To Open The Sky
The Front Pages of Christopher P. Winter
Adding a Second CPU to the HP Kayak
Getting Workstation Performance in a PC
When it comes to heavy-duty number-crunching, those in the know have long preferred the traditional workstation over the personal computer. (Here I exclude mainframes and supercomputers, because I'm considering only those systems that a wealthy individual or a small group can afford.) The reason comes down to two words: BANDWIDTH and MEMORY. A PC might have a fast CPU, but if it can't move data from memory and to the display at rapid rates, it's not very effective for computation-intensive applications. Such work also typically involves large data structures, so oodles of random-access memory are a virtual necessity. The PC is only beginning to match traditional workstations in memory capacity. Although it gets around this lack by swapping data to the hard disk, performance takes a big hit.
These are the major factors that make the traditional workstation vastly superior to the PC for sheer number-crunching ability. The operating system can make a big difference too; there are reasons that most workstations run some flavor of UNIX.1 Another difference is system integration — as anyone who has struggled to get a new video card working in an off-the-shelf PC can attest. And finally, workstations tend to use top-quality components, thus achieving better hardware reliability.
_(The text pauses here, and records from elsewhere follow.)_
--- src/rtl/aes_dfa_campaign.sv ---
// aes_dfa_campaign: runs one fault-free encryption on an external faultable
// AES core, then a sweep of single-bit fault runs, buffers every faulty
// ciphertext and drains the buffer through a valid/ready port.
module aes_dfa_campaign #(
  parameter int unsigned DEPTH    = 16,
  parameter int unsigned CORE_LAT = 21,
  parameter int unsigned CNT_W    = 8
) (
  input  logic             clk,
  input  logic             rst,
  input  logic             start,
  input  logic [127:0]     pt,
  input  logic [127:0]     key,
  input  logic [6:0]       first_bit,
  input  logic [6:0]       stride,
  input  logic [CNT_W-1:0] num_faults,
  output logic [127:0]     core_state,
  output logic [127:0]     core_key,
  output logic             core_fault_en,
  output logic [6:0]       core_fault_bit,
  input  logic [127:0]     core_ct,
  output logic [127:0]     golden,
  output logic             rd_valid,
  input  logic             rd_ready,
  output logic [127:0]     rd_data,
  output logic [6:0]       rd_bit,
  output logic             rd_diff,
  output logic             busy,
  output logic             done,
  output logic             clamp_err
);

  localparam int unsigned IDX_W = $clog2(DEPTH);
  localparam int unsigned PTR_W = IDX_W + 1;
  localparam int unsigned LAT_W = 8;

  localparam logic [1:0] S_IDLE  = 2'd0;
  localparam logic [1:0] S_GOLD  = 2'd1;
  localparam logic [1:0] S_FAULT = 2'd2;
  localparam logic [1:0] S_DRAIN = 2'd3;

  logic [1:0]       state, state_n;
  logic [LAT_W-1:0] cnt, cnt_n;
  logic [PTR_W-1:0] wr_ptr, wr_ptr_n;
  logic [PTR_W-1:0] rd_ptr, rd_ptr_n;
  logic [PTR_W-1:0] eff_q;
  logic [6:0]       first_bit_q;
  logic [6:0]       stride_q;

  logic             accept, golden_ld, wr_en, done_n, rd_valid_n;
  logic             rd_load, rd_clear, lat_last, rd_fire;
  logic             fault_en_n;
  logic [6:0]       fault_bit_n;

  logic             clamp_c;
  logic [PTR_W-1:0] eff_c;
  logic             diff_c;
  logic             byp_c;

  logic [127:0]     buf_ct   [DEPTH];
  logic [6:0]       buf_bit  [DEPTH];
  logic             buf_diff [DEPTH];

  // Effective fault count, clamped to the buffer size
  assign clamp_c = (32'(num_faults) > DEPTH);
  assign eff_c   = clamp_c ? PTR_W'(DEPTH) : PTR_W'(num_faults);
  assign diff_c  = (core_ct != golden);
  assign byp_c   = wr_en && (wr_ptr[IDX_W-1:0] == rd_ptr_n[IDX_W-1:0]);

  // State register
  always_ff @(posedge clk or posedge rst) begin
    if (rst) state <= S_IDLE;
    else     state <= state_n;
  end

  // Next-state and control decode
  always_comb begin
    state_n     = state;
    cnt_n       = cnt;
    wr_ptr_n    = wr_ptr;
    rd_ptr_n    = rd_ptr;
    accept      = 1'b0;
    golden_ld   = 1'b0;
    wr_en       = 1'b0;
    done_n      = 1'b0;
    rd_valid_n  = rd_valid;
    rd_load     = 1'b0;
    rd_clear    = 1'b0;
    fault_en_n  = core_fault_en;
    fault_bit_n = core_fault_bit;
    lat_last    = (cnt == LAT_W'(CORE_LAT - 1));
    rd_fire     = rd_valid && rd_ready;
    case (state)
      S_IDLE: begin
        if (start) begin
          accept     = 1'b1;
          state_n    = S_GOLD;
          cnt_n      = '0;
          wr_ptr_n   = '0;
          rd_ptr_n   = '0;
          fault_en_n = 1'b0;
        end
      end
      S_GOLD: begin
        if (lat_last) begin
          golden_ld = 1'b1;
          cnt_n     = '0;
          if (eff_q != PTR_W'(0)) begin
            state_n     = S_FAULT;
            fault_en_n  = 1'b1;
            fault_bit_n = first_bit_q;
          end else begin
            state_n = S_IDLE;
            done_n  = 1'b1;
          end
        end else begin
          cnt_n = cnt + LAT_W'(1);
        end
      end
      S_FAULT: begin
        if (lat_last) begin
          wr_en       = 1'b1;
          cnt_n       = '0;
          wr_ptr_n    = wr_ptr + PTR_W'(1);
          fault_bit_n = core_fault_bit + stride_q;
          if (wr_ptr_n == eff_q) begin
            state_n    = S_DRAIN;
            fault_en_n = 1'b0;
            rd_ptr_n   = '0;
            rd_valid_n = 1'b1;
            rd_load    = 1'b1;
          end
        end else begin
          cnt_n = cnt + LAT_W'(1);
        end
      end
      default: begin
        if (rd_fire) begin
          rd_ptr_n = rd_ptr + PTR_W'(1);
          if (rd_ptr_n == eff_q) begin
            state_n    = S_IDLE;
            done_n     = 1'b1;
            rd_valid_n = 1'b0;
            rd_clear   = 1'b1;
          end else begin
            rd_load = 1'b1;
          end
        end
      end
    endcase
  end

  // Datapath and registered outputs
  always_ff @(posedge clk or posedge rst) begin
    if (rst) begin
      cnt            <= '0;
      wr_ptr         <= '0;
      rd_ptr         <= '0;
      eff_q          <= '0;
      first_bit_q    <= '0;
      stride_q       <= '0;
      core_state     <= '0;
      core_key       <= '0;
      core_fault_en  <= 1'b0;
      core_fault_bit <= '0;
      golden         <= '0;
      rd_valid       <= 1'b0;
      rd_data        <= '0;
      rd_bit         <= '0;
      rd_diff        <= 1'b0;
      busy           <= 1'b0;
      done           <= 1'b0;
      clamp_err      <= 1'b0;
    end else begin
      cnt            <= cnt_n;
      wr_ptr         <= wr_ptr_n;
      rd_ptr         <= rd_ptr_n;
      core_fault_en  <= fault_en_n;
      core_fault_bit <= fault_bit_n;
      rd_valid       <= rd_valid_n;
      done           <= done_n;
      busy           <= (state_n != S_IDLE);
      if (accept) begin
        core_state  <= pt;
        core_key    <= key;
        first_bit_q <= first_bit;
        stride_q    <= stride;
        eff_q       <= eff_c;
        clamp_err   <= clamp_c;
      end
      if (golden_ld) golden <= core_ct;
      if (rd_clear) begin
        rd_data <= '0;
        rd_bit  <= '0;
        rd_diff <= 1'b0;
      end else if (rd_load) begin
        if (byp_c) begin
          rd_data <= core_ct;
          rd_bit  <= core_fault_bit;
          rd_diff <= diff_c;
        end else begin
          rd_data <= buf_ct[rd_ptr_n[IDX_W-1:0]];
          rd_bit  <= buf_bit[rd_ptr_n[IDX_W-1:0]];
          rd_diff <= buf_diff[rd_ptr_n[IDX_W-1:0]];
        end
      end
    end
  end

  // Capture buffer; contents are only meaningful below the write pointer
  always_ff @(posedge clk) begin
    if (wr_en) begin
      buf_ct[wr_ptr[IDX_W-1:0]]   <= core_ct;
      buf_bit[wr_ptr[IDX_W-1:0]]  <= core_fault_bit;
      buf_diff[wr_ptr[IDX_W-1:0]] <= diff_c;
    end
  end

endmodule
All that said, the steady improvement in PC speed, memory size and bandwidth, and operating-system quality blurs the boundary between it and the workstation. Of course, the proof is in the performance. So let's look at some benchmark numbers and see how some PCs — specifically models using the Pentium 3 and newer processors — stack up against the numbers turned in by workstations in scientific tasks.2
There are three things to note about the above benchmarks.
The first is that PC performance is approaching the workstation level. In some cases it even exceeds that level. Consider a workstation like the SGI Octane2, which a friend is using for CFD work. According to the numbers here, it is surpassed by a Pentium 3 not much faster than the ones I now have. Of course, benchmark numbers can be misleading because they involve so many variables. For example, workstations are typically better at floating-point calculations which are the heart of CFD. And numbers are never the whole story: The Octane will be more reliable than most PCs, and my friend undoubtedly has a service contract that assures him no downtime longer than a weekend.
The second thing is that, again purely by the numbers, machines like the Cray C90 — a supercomputer of yesteryear — run a poor second to the latest personal computers.3 But again, there is more to the story. The Cray can use up to 16 processors, and its performance scales accordingly. Note too its greater memory bandwidth, which lets it make good use of those multiple processors. Many PCs can handle two processors; but few can handle more than that. And their performance is limited by I/O bandwidth — as witness the continuing push for faster expansion slots (PCI, AGP and now PCI Express) and memory (SDRAM, RDRAM, DDR, DDR2).
Thirdly, and more specifically related to my goals for the Kayak, these benchmarks confirm that there is life in the old Pentium 3: A system using two 1GHz P3s should turn in a very respectable performance.
1 Support for multiple processors is one area where UNIX has a long lead over Windows. There are many others. The advantages of Windows are affordability (vs. most UNIX distros) and better peripheral device support.
2 These numbers come from John McCalpin's pages on the STREAM benchmark, designed to test memory bandwidth as well as CPU power.
3 This, of course, is just the march of progress. Personal computers will continue to get faster, will handle more processors and more memory, will do floating-point better, and so on.